Robustes Wachstum in Afrika

In den vergangene Jahren haben viele Länder Afrikas den Weg der wirtschaftlichen Entwicklung eingeschlagen, wie der OECD Bericht „African economic outlook“ aufzeigt. Die OECD sieht in vielen Ländern Afrikas südlich der Sahara mittlerweile positive Entwicklungstendenzen. Für das Jahr 2008 wird für Gesamtafrika eine Wachstumsrate von 5,9% (zum Vergleich: Euroraum 1,8%, USA: 0,5%, China: 8%) erwartet. Nach vier Jahren hoher Wachstumsraten, werden auch für die nächsten Jahre Wachstumsraten von mehr als 5% prognostiziert.

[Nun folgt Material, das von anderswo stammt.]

**src/rtl/fp_mul_pipe_pkg.sv**
```systemverilog
// Shared FPU types for the pipelined multiplier.
// Operand classes, packed fp layout, bias and canonical qNaN.
package fp_mul_pipe_pkg;

  localparam int FP_EXP_W  = 8;
  localparam int FP_FRAC_W = 7;

  typedef enum logic [1:0] {
    ZERO,
    NORM,
    INF,
    NAN
  } fp_cls_e;

  typedef struct packed {
    logic                 sign;
    logic [FP_EXP_W-1:0]  exp;
    logic [FP_FRAC_W-1:0] frac;
  } fp_t;

  function automatic int f_bias(input int ew);
    return (1 << (ew - 1)) - 1;
  endfunction

  localparam int FP_BIAS = f_bias(FP_EXP_W);

  localparam fp_t FP_QNAN = fp_t'({
    1'b0,
    {FP_EXP_W{1'b1}},
    1'b1,
    {(FP_FRAC_W-1){1'b0}}
  });

endpackage

```
**src/rtl/fp_mul_pipe_classify.sv**
```systemverilog
// Operand classifier: zero (incl. subnormal), inf, NaN, normal.
// Purely combinational, used twice in the first stage.
module fp_classify
  import fp_mul_pipe_pkg::*;
#(
  parameter int EXP_WIDTH  = FP_EXP_W,
  parameter int FRAC_WIDTH = FP_FRAC_W
) (
  input  logic [EXP_WIDTH-1:0]  i_exp,
  input  logic [FRAC_WIDTH-1:0] i_frac,
  output fp_cls_e               o_cls
);

  logic w_zero;
  logic w_top;
  logic w_fnz;

  assign w_zero = ~|i_exp;
  assign w_top  = &i_exp;
  assign w_fnz  = |i_frac;

  // Exclusive class decode, subnormals fold into zero
  always_comb begin
    o_cls = NORM;
    unique case (1'b1)
      w_zero:          o_cls = ZERO;
      w_top & ~w_fnz:  o_cls = INF;
      w_top & w_fnz:   o_cls = NAN;
      default:         o_cls = NORM;
    endcase
  end

endmodule

```
**src/rtl/fp_mul_pipe.sv**
```systemverilog
// Three-stage pipelined FP multiplier with valid/ready flow control.
// FP_MUL_PIPE_RNE_EN selects round-to-nearest-even, else truncation.
module fp_mul_pipe
  import fp_mul_pipe_pkg::*;
#(
  parameter int EXP_WIDTH  = FP_EXP_W,
  parameter int FRAC_WIDTH = FP_FRAC_W
) (
  input  logic                              clk,
  input  logic                              rst_n,
  input  logic                              in_valid,
  output logic                              in_ready,
  input  logic [EXP_WIDTH+FRAC_WIDTH:0]     op1,
  input  logic [EXP_WIDTH+FRAC_WIDTH:0]     op2,
  output logic                              out_valid,
  input  logic                              out_ready,
  output logic [EXP_WIDTH+FRAC_WIDTH:0]     result,
  output logic [3:0]                        flags
);

  localparam int E  = EXP_WIDTH;
  localparam int F  = FRAC_WIDTH;
  localparam int W  = 1 + E + F;
  localparam int EW = E + 2;
  localparam int MW = F + 1;
  localparam int PW = 2 * MW;

  localparam logic signed [EW-1:0] C_BIAS =
    EW'(f_bias(E));
  localparam logic signed [EW-1:0] C_EMAX =
    EW'((1 << E) - 1);
  localparam logic signed [EW-1:0] C_ONE = EW'(1);

  localparam logic [W-1:0] C_QNAN =
    {1'b0, {E{1'b1}}, 1'b1, {(F-1){1'b0}}};
  localparam logic [W-2:0] C_INF_MAG =
    {{E{1'b1}}, {F{1'b0}}};

  // ---------------- flow control ----------------
  logic w_adv1;
  logic w_adv2;
  logic w_adv3;

  logic r1_valid;
  logic r2_valid;
  logic r3_valid;

  assign w_adv3   = ~r3_valid | out_ready;
  assign w_adv2   = ~r2_valid | w_adv3;
  assign w_adv1   = ~r1_valid | w_adv2;
  assign in_ready = w_adv1;

  // ---------------- stage 1 ----------------
  logic         w_s1;
  logic         w_s2;
  logic [E-1:0] w_e1;
  logic [E-1:0] w_e2;
  logic [F-1:0] w_f1;
  logic [F-1:0] w_f2;
  fp_cls_e      w_c1;
  fp_cls_e      w_c2;

  assign w_s1 = op1[W-1];
  assign w_e1 = op1[W-2:F];
  assign w_f1 = op1[F-1:0];
  assign w_s2 = op2[W-1];
  assign w_e2 = op2[W-2:F];
  assign w_f2 = op2[F-1:0];

  fp_classify #(
    .EXP_WIDTH  (E),
    .FRAC_WIDTH (F)
  ) u_cls1 (
    .i_exp  (w_e1),
    .i_frac (w_f1),
    .o_cls  (w_c1)
  );

  fp_classify #(
    .EXP_WIDTH  (E),
    .FRAC_WIDTH (F)
  ) u_cls2 (
    .i_exp  (w_e2),
    .i_frac (w_f2),
    .o_cls  (w_c2)
  );

  logic w_sign;
  logic w_any_nan;
  logic w_any_inf;
  logic w_any_zero;
  logic w_is_inv;
  logic w_is_inf;
  logic w_is_zero;

  assign w_sign     = w_s1 ^ w_s2;
  assign w_any_nan  = (w_c1 == NAN) | (w_c2 == NAN);
  assign w_any_inf  = (w_c1 == INF) | (w_c2 == INF);
  assign w_any_zero = (w_c1 == ZERO) | (w_c2 == ZERO);

  assign w_is_inv  = ~w_any_nan & w_any_inf & w_any_zero;
  assign w_is_inf  = ~w_any_nan & w_any_inf & ~w_any_zero;
  assign w_is_zero = ~w_any_nan & w_any_zero & ~w_any_inf;

  logic         w_sp;
  logic         w_sp_inv;
  logic [W-1:0] w_sp_res;

  // Special-operand result, NaN dominates everything
  always_comb begin
    w_sp     = 1'b1;
    w_sp_inv = 1'b0;
    w_sp_res = '0;
    unique case (1'b1)
      w_any_nan: w_sp_res = C_QNAN;
      w_is_inv: begin
        w_sp_res = C_QNAN;
        w_sp_inv = 1'b1;
      end
      w_is_inf:  w_sp_res = {w_sign, C_INF_MAG};
      w_is_zero: w_sp_res = {w_sign, {(W-1){1'b0}}};
      default:   w_sp     = 1'b0;
    endcase
  end

  logic signed [EW-1:0] w_e_sum;

  assign w_e_sum = EW'(w_e1) + EW'(w_e2) - C_BIAS;

  logic                 r1_sp;
  logic                 r1_sp_inv;
  logic [W-1:0]         r1_sp_res;
  logic                 r1_sign;
  logic signed [EW-1:0] r1_exp;
  logic [MW-1:0]        r1_m1;
  logic [MW-1:0]        r1_m2;

  // Stage 1 register: class outcome, exponent sum, mantissas
  always_ff @(posedge clk or negedge rst_n) begin
    if (!rst_n) begin
      r1_valid  <= 1'b0;
      r1_sp     <= 1'b0;
      r1_sp_inv <= 1'b0;
      r1_sp_res <= '0;
      r1_sign   <= 1'b0;
      r1_exp    <= '0;
      r1_m1     <= '0;
      r1_m2     <= '0;
    end else if (w_adv1) begin
      r1_valid <= in_valid;
      if (in_valid) begin
        r1_sp     <= w_sp;
        r1_sp_inv <= w_sp_inv;
        r1_sp_res <= w_sp_res;
        r1_sign   <= w_sign;
        r1_exp    <= w_e_sum;
        r1_m1     <= {1'b1, w_f1};
        r1_m2     <= {1'b1, w_f2};
      end
    end
  end

  // ---------------- stage 2 ----------------
  logic [PW-1:0]        w_prod;
  logic                 w_hi;
  logic [F-1:0]         w_frac2;
  logic                 w_guard2;
  logic                 w_sticky2;
  logic signed [EW-1:0] w_exp2;

  assign w_prod = {{(PW-MW){1'b0}}, r1_m1}
                * {{(PW-MW){1'b0}}, r1_m2};
  assign w_hi   = w_prod[PW-1];

  // Normalise into [1,2) and split off guard/sticky
  always_comb begin
    if (w_hi) begin
      w_frac2   = w_prod[2*F -: F];
      w_guard2  = w_prod[F];
      w_sticky2 = |w_prod[F-1:0];
    end else begin
      w_frac2   = w_prod[2*F-1 -: F];
      w_guard2  = w_prod[F-1];
      w_sticky2 = |w_prod[F-2:0];
    end
  end

  assign w_exp2 = r1_exp + EW'(w_hi);

  logic                 r2_sp;
  logic                 r2_sp_inv;
  logic [W-1:0]         r2_sp_res;
  logic                 r2_sign;
  logic signed [EW-1:0] r2_exp;
  logic [F-1:0]         r2_frac;
  logic                 r2_guard;
  logic                 r2_sticky;

  // Stage 2 register: normalised mantissa and round bits
  always_ff @(posedge clk or negedge rst_n) begin
    if (!rst_n) begin
      r2_valid  <= 1'b0;
      r2_sp     <= 1'b0;
      r2_sp_inv <= 1'b0;
      r2_sp_res <= '0;
      r2_sign   <= 1'b0;
      r2_exp    <= '0;
      r2_frac   <= '0;
      r2_guard  <= 1'b0;
      r2_sticky <= 1'b0;
    end else if (w_adv2) begin
      r2_valid <= r1_valid;
      if (r1_valid) begin
        r2_sp     <= r1_sp;
        r2_sp_inv <= r1_sp_inv;
        r2_sp_res <= r1_sp_res;
        r2_sign   <= r1_sign;
        r2_exp    <= w_exp2;
        r2_frac   <= w_frac2;
        r2_guard  <= w_guard2;
        r2_sticky <= w_sticky2;
      end
    end
  end

  // ---------------- stage 3 ----------------
  logic [F-1:0]         w_frac3;
  logic signed [EW-1:0] w_exp3;

`ifdef FP_MUL_PIPE_RNE_EN
  logic         w_inc;
  logic [F:0]   w_sum;

  assign w_inc   = r2_guard & (r2_sticky | r2_frac[0]);
  assign w_sum   = {1'b0, r2_frac} + {{F{1'b0}}, w_inc};
  assign w_frac3 = w_sum[F-1:0];
  assign w_exp3  = r2_exp + EW'(w_sum[F]);
`else
  assign w_frac3 = r2_frac;
  assign w_exp3  = r2_exp;
`endif

  logic [W-1:0] w_res;
  logic [3:0]   w_flg;

  // Pack result, saturating to inf or flushing to zero
  always_comb begin
    w_res = {r2_sign, w_exp3[E-1:0], w_frac3};
    w_flg = {3'b000, r2_guard | r2_sticky};
    if (r2_sp) begin
      w_res = r2_sp_res;
      w_flg = {r2_sp_inv, 3'b000};
    end else if (w_exp3 >= C_EMAX) begin
      w_res = {r2_sign, C_INF_MAG};
      w_flg = 4'b0101;
    end else if (w_exp3 < C_ONE) begin
      w_res = {r2_sign, {(W-1){1'b0}}};
      w_flg = 4'b0011;
    end
  end

  logic [W-1:0] r3_result;
  logic [3:0]   r3_flags;

  // Stage 3 register: held while the consumer stalls
  always_ff @(posedge clk or negedge rst_n) begin
    if (!rst_n) begin
      r3_valid  <= 1'b0;
      r3_result <= '0;
      r3_flags  <= '0;
    end else if (w_adv3) begin
      r3_valid <= r2_valid;
      if (r2_valid) begin
        r3_result <= w_res;
        r3_flags  <= w_flg;
      end
    end
  end

  assign out_valid = r3_valid;
  assign result    = r3_result;
  assign flags     = r3_flags;

endmodule

```
**config.mk**
```make
export PLATFORM = sky130hd
export DESIGN_NAME = fp_mul_pipe
export DESIGN_NICKNAME = d
export VERILOG_FILES = /design/src/rtl/fp_mul_pipe_pkg.sv /design/src/rtl/fp_mul_pipe_classify.sv /design/src/rtl/fp_mul_pipe.sv
export SDC_FILE = /design/constraint.sdc
export NUM_CORES = 1
export LEC_CHECK = 0
export CAP_MARGIN = 20
export CORE_MARGIN = 8
export CORE_UTILIZATION = 40
export CTS_CLUSTER_SIZE = 8
export DETAILED_ROUTE_END_ITERATION = 16
export PLACE_DENSITY = 0.66
export SYNTH_ARGS = -nofsm -noshare
export SYNTH_HDL_FRONTEND = slang
export SYNTH_SLANG_ARGS = --single-unit
```
**constraint.sdc**
```tcl
create_clock -name clk -period 12.85 [get_ports clk]
set_input_delay 2.57 -clock clk [delete_from_list [all_inputs] [get_ports clk]]
set_output_delay 2.57 -clock clk [all_outputs]
set_load 0.03 [all_outputs]
```
==> results of run 1 <==
where the power goes:
part	switching [mW]	internal, mW
combinational	0.706	0.546
clock	0.0978	0.162
sequential	0.0638	0.322
total	0.868	1.03
cell type report:
| class | instances | area (µm²) | share of cell area (%) |
|---|---|---|---|
| clock inverters | 4 | 52.6 | 0.751 |
| inverters | 57 | 214 | 3.06 |
| multi-input cells | 451 | 3650 | 52.2 |
| clock buffers | 12 | 256 | 3.67 |
| flip-flops and latches | 79 | 1980 | 28.3 |
| repair buffers | 60 | 611 | 8.73 |
| well taps | 184 | 230 | 3.29 |
routing by layer:
metal  GRT usage, %  routed length (µm)  share of wire (%)  up-vias
li1               -                   -                  -     2171
met1           17.8                5930                 48     2085
met2           22.6                5670                 46       78
met3           2.52                 500                4.1       12
met4           3.86                 149                1.2        0
met5              0                   0                  0        -
state kept, by name, summed over array words and instances (netlist names), 3 cells and up:
| signal | flops |
|---|---|
| flags | 4 |
| r1_exp | 10 |
| r1_m1 | 8 |
| r1_m2 | 7 |
| r1_sp_res | 3 |
| r2_exp | 10 |
| r2_frac | 7 |
| r2_sp_res | 3 |
| result | 16 |
cells in the mapped netlist (all sizes together):
| cell | count |
|---|---|
| nand2b | 5 |
| fa | 37 |
| clkbuf | 16 |
| mux2 | 16 |
| o21ai | 32 |
| o41ai | 1 |
| o31a | 1 |
| nand4b | 1 |
| a22oi | 2 |
| nand3b | 1 |
| a211oi | 4 |
| and2b | 1 |
| nor2 | 21 |
| ha | 53 |
| a221o | 12 |
| nor4b | 1 |
| xor2 | 12 |
| nand4 | 9 |
| dfrtp | 79 |
| a21oi | 18 |
| nand3 | 11 |
| o311ai | 2 |
| o31ai | 3 |
| nand2 | 89 |
| nor3 | 8 |
| and2 | 55 |
| a211o | 2 |
| a221oi | 1 |
| buf | 1 |
| a31oi | 3 |
| mux2i | 1 |
| and3 | 2 |
| o211ai | 5 |
| a21o | 6 |
| o21a | 3 |
| o21bai | 2 |
| nor3b | 2 |
| nor2b | 4 |
| a22o | 6 |
| nor4 | 8 |
| inv | 57 |
| xnor2 | 11 |
worst max-delay path, stage by stage:
cell and delay [ps]:
clkdlybuf4s50_1 500, nand4b_1 210, clkdlybuf4s50_1 710
through the flow:
step | instance area (µm²) | util, % | instances | setup WS, ps | total power [mW]
floorplan | 5920 | - | 604 | 7270 | 1.36
global route | 6990 | 48.3 | 847 | 6200 | 2.08
finish | 6990 | 48.3 | 847 | 6290 | 1.90
global placement | 6660 | 46.0 | 830 | 6300 | 1.59
detailed placement | 6660 | 46.0 | 830 | 6290 | 1.64
CTS | 6970 | 48.1 | 846 | 6280 | 1.91
worst paths after layout:
path                                           start                        end  slack, ps  cells past startpoint
setup / recovery                           out_ready                   in_ready       6290                      3
hold / removal             r2_sp_res[15]$_DFFE_PN0P_  r2_sp_res[15]$_DFFE_PN0P_        480                      2
setup reg to reg                r1_m1[7]$_DFFE_PN0P_      r2_exp[8]$_DFFE_PN0P_       7110                     20
hold reg to reg            r2_sp_res[15]$_DFFE_PN0P_  r2_sp_res[15]$_DFFE_PN0P_        480                      2
max in group asynchronous                      rst_n       r1_m1[4]$_DFFE_PN0P_      10200                      2
min in group asynchronous                      rst_n      r1_exp[9]$_DFFE_PN0P_       2080                      1
cells by family (layout without fill, tap and decap cells):
kind of cell    count (synthesis)  count (layout)
flops                          79              79
compound gates                103             103
simple gates                  218             218
fa+ha+maj                      90              90
xor+xnor                       23              23
mux                            17              17
buf+inv                        74             133
==> impl_metrics.toml, run 1 <==
[clocking]
ctsResizeCount = 0
cts_buffers = 9
root_buffer = "clkbuf_16"
htreeDepth = 3
clk_latency_ps = 330
cts_setup_buffers = 0
clock_sinks = 79
clockBufferDepth = 2
cts_tree = "done"
clk_pin_slew_ps = 60
hold_buffers = 0

[global_routing]
grt_pass1_wl_mm = 20.9
grt_pass1_vias = 4426
grt_antenna_before_repair = 0
grt_max_degree = 80
grt_overflow = 0
grt_usage_pct = 13.6

[timing]
worst_pin_slew_ps = 839
clock_skew_ps = 5.95
rsz0062_at_grt = "no"
relSlewSlack_pct = 43.9
whs_ps = 476
fmax_mhz = 152
period_share_pct = 51.1
drv_slew = 0
setup_viol = 0
hold_viol_final = 0
period_needed_ps = 6560
setup-tns-final_ps = 0

[finish]
final_common_cell = "nand2_1"
layout_common_cells = "89 x nand2_1, 79 x dfrtp_1, 57 x inv_1"
fin_nets = 784
area_delta_synth_final_pct = 18.2
num-fill-cells = 1337
drive_above_1_share_pct = 7.99
antenna_cells = 0

[yosys]
yosysWarnings = 0
synth_compound_area_share_pct = 12.8
synth_top_cell_area_share_pct = 33.4
ys_ff_latch = 79
synth.area.mux_share_pct = 3.21
ys_types = 57
synth_xor_area_share_pct = 3.40
synth_area_per_cell_um2 = 9.80
synth_top_cell_by_area = "dfrtp_1"
syn-num-nets = 730
synthCells = 604
netlist_area_um2 = 5920
seq_area_frac_synth_pct = 33.4
synth_fa_ha_area_share_pct = 23.7
synth_top_family_by_area = "adder cells"
yosys-top-cells-area = "dfrtp_1 33%, fa_1 13%, ha_1 11%, nand2_1 5.6%, and2_1 5.6%"
synth-simple-area-share_pct = 18.6

[critical_path]
path_max_fanout = 4
crit_type = "input port to output port"
end_kind = "output port"
crit_required_ps = 10280
cp.arrival_ps = 3990
crit_path_start_kind = "input port"

[floorplanning]
initial_core_util_pct = 40.9
die_height_um = 138
fp-row-count = 44
dieArea_um2 = 18900
core_area_um2 = 14500
die_w_um = 138
io_pins = 58

[placed_design]
gp_congestion = 0.845
io_buffers = 57
place_hpwl_mm = 9.80

[routing]
wirelength_mm = 12.3
drt-initial-drc-count = 196
route.detailed.drc = 0
vias_per_cell = 5.13
vias = 4346
routedWlPerCell_um = 14.5
ant_nets = 0
dr.pass1.iters = 4

[pwr]
leakage_nw = 3.20
irDropWorstVdd_mv = 0.142
cellPowerDensity_nw_per_um2 = 271

[run_status]
status = "finished clean"

[flow_run]
drv_cap = 0

[hold_path]
min_path_type = "register to register"
No activity file was read; power rests on OpenSTA's default activity.
==> run 2, diff against run 1 <==
==> constraint.sdc (replaced) <==
create_clock -name clk -period 6.4 [get_ports clk]
set_input_delay 1.28 -clock clk [delete_from_list [all_inputs] [get_ports clk]]
set_output_delay 1.28 -clock clk [all_outputs]
set_load 0.03 [all_outputs]
==> impl_metrics.toml, run 2 (same netlist as run 1, synthesis figures left out) <==
[pwr]
switchingPower_mw = 1.73
irDropWorstVdd_mv = 0.338
cellPowerDensity_nw_per_um2 = 551
sw_frac_of_total_pct = 44.8
power.internal_mw = 2.13
clkPwrFrac_pct = 15.1
pwr-share-comb_pct = 64.8
p_seq_share_pct = 20.1
leakage_nw = 3.21

[floorplanning]
core_area_um2 = 14500
dieArea_um2 = 18900
fp-row-count = 44
io_pins = 58
die_w_um = 138
initial_core_util_pct = 40.9
die_height_um = 138

[placed_design]
gp_congestion = 0.815
place_hpwl_mm = 9.85
io_buffers = 57

[critical_path]
cp.arrival_ps = 5540
crit_required_ps = 6600
cp_top_family = "adder cells"
crit_type = "register to register"
crit_path_start_kind = "register"
path_common_cell = "fa_1"
path_max_fanout = 18
cp_slowest_cell = "fa_1"
crit_chain = "and2_1 -> fa_1 -> fa_1 -> fa_1 -> inv_1 -> fa_1 -> inv_1 -> ha_1 -> and3_2 -> a31oi_4 -> nor2_2 -> a211oi_4 -> buf_4 -> ha_1 -> ha_1 -> nand3_1 -> nor2_1 -> xnor2_1 -> o21ai_0"
max_stage_delay_ps = 540
end_kind = "register"
path_buf_inv = 3

[clocking]
ctsResizeCount = 0
hold_buffers = 0
clk_pin_slew_ps = 60
clk_latency_ps = 330
cts_buffers = 9
cts_setup_buffers = 0
clockBufferDepth = 2
root_buffer = "clkbuf_16"
htreeDepth = 3
cts_tree = "done"
clock_sinks = 79

[timing]
hold_viol_final = 0
worst_pin_slew_ps = 995
drv_slew = 0
period_needed_ps = 5340
relSlewSlack_pct = 33.6
setup_viol = 0
setup-tns-final_ps = 0
period_share_pct = 83.4
fmax_mhz = 187
clock_skew_ps = 3.41
rsz0062_at_grt = "no"

[run_status]
status = "finished clean"

[routing]
drt-initial-drc-count = 208
vias = 4356
wirelength_mm = 12.3
vias_per_cell = 5.14
dr.pass1.iters = 4
route.detailed.drc = 0
routedWlPerCell_um = 14.5
ant_nets = 0

[global_routing]
grt_pass1_wl_mm = 21.3
grt_pass1_vias = 4508
grt_antenna_before_repair = 0
grt_usage_pct = 13.7
grt_max_degree = 80
grt_overflow = 0

[finish]
drive_above_1_share_pct = 7.99
largest_reg_flops = 16
num-fill-cells = 1361
antenna_cells = 0
layout_common_cells = "89 x nand2_1, 79 x dfrtp_1, 57 x inv_1"
final_common_cell = "nand2_1"
area_delta_synth_final_pct = 18.5
fin_nets = 784
fin_util_pct = 48.4

[flow_run]
drv_cap = 0

[hold_path]
min_path_type = "register to register"
[run 2: changes by cell type in the layout (fill, tap and decap cells not counted)]
cell | previous run | this run
inv_6 | 1 | 2
bufinv_16 | 1 | 3
clkinv_4 | 1 | 0
clkinv_2 | 1 | 0
clkinvlp_4 | 0 | 1
clkbuf_8 | 2 | 0
buf_16 | 1 | 0
buf_4 | 3 | 4
[run 2: area by class of cell]
class	instances	area [µm²]	area share (%)
Inverter	57	214	3.05
Timing Repair Buffer	60	591	8.43
Sequential cell	79	1980	28.2
Clock inverter	6	115	1.64
Tap cell	184	230	3.28
Multi-Input combinational cell	451	3650	52.1
Clock buffer	10	229	3.27
[run 2: per-stage QoR]
step / cells / power [mW] / setup WS (ps) / instance area, µm² / hold slack, ps
2_1_floorplan: 604 / 2.73 / 1200 / 5920 / 439
4_1_cts: 847 / 3.90 / 1020 / 7010 / 479
6_report: 847 / 3.86 / 1060 / 7010 / 476
3_3_place_gp: 831 / 3.22 / 1200 / 6670 / 458
3_5_place_dp: 831 / 3.29 / 1040 / 6670 / 461
5_1_grt: 847 / 4.24 / 685 / 7010 / 507
[run 2: final timing paths]
| check | startpoint | end | slack (ps) | depth (start not counted) |
|---|---|---|---|---|
| worst max-delay path | r1_m1[7]$_DFFE_PN0P_ | r2_exp[6]$_DFFE_PN0P_ | 1060 | 19 |
| worst min-delay path | r2_sp_res[15]$_DFFE_PN0P_ | r2_sp_res[15]$_DFFE_PN0P_ | 480 | 2 |
| worst max register to register | r1_m1[7]$_DFFE_PN0P_ | r2_exp[6]$_DFFE_PN0P_ | 1060 | 19 |
| worst min register to register | r2_sp_res[15]$_DFFE_PN0P_ | r2_sp_res[15]$_DFFE_PN0P_ | 480 | 2 |
| max in group asynchronous | rst_n | r1_m2[1]$_DFFE_PN0P_ | 4640 | 1 |
| min in group asynchronous | rst_n | flags[0]$_DFFE_PN0P_ | 1080 | 1 |
[run 2: power by group through the flow]
| stage | clock [mW] | combinational, mW | sequential [mW] |
|---|---|---|---|
| final | 0.582 | 2.50 | 0.778 |
| after detailed placement | 0 | 2.50 | 0.788 |
| after global routing | 0.616 | 2.83 | 0.801 |
| after global placement | 0 | 2.44 | 0.780 |
| after CTS | 0.596 | 2.53 | 0.779 |
| after floorplan | 0 | 1.89 | 0.847 |
[run 2: layer usage]
layer  GRT usage (%)  share of wire, %  vias to the layer above
met3            2.19               3.2                       12
li1                -                 -                     2160
met1            18.4                48                     2116
met4            3.14               1.0                        0
met5               0                 0                        -
met2            22.7                48                       68
[run 2: worst min-delay path, delay by kind of cell, from the launching register on]
kind	cells	cell delay, ps
DFF	1	340
and+or+nand+nor	2	100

Hauptsächliche Wachstumsimpulse sind dabei die hohen Rohstoffpreise, relative politische Stabilität und das Engagement Chinas in vielen der Afrikanischen Staaten. Die Seattle Times sieht Afrika bereits als das neue Asien und rechnet in den kommenden Jahren und Jahrzehnten mit starken Wachstumsraten. Für solche Aussagen scheint es allerdings noch verfrüht, da in vielen Ländern Afrikas die politische Situation noch nicht so stabil ist, damit Investitionen in großem Maßstab angezogen werden können. Wie schmal der Grad zwischen Bürgerkrieg und politischer Stabilität ist, hat in den vergangenen Wochen die Situationen in Kenia und Simbabwe gezeigt. Wünschenswert wäre ein starkes Wirtschaftswachstum für Afrika dennoch, da der Kontinent immer noch einen Großteil der Armen dieser Welt beherbergt.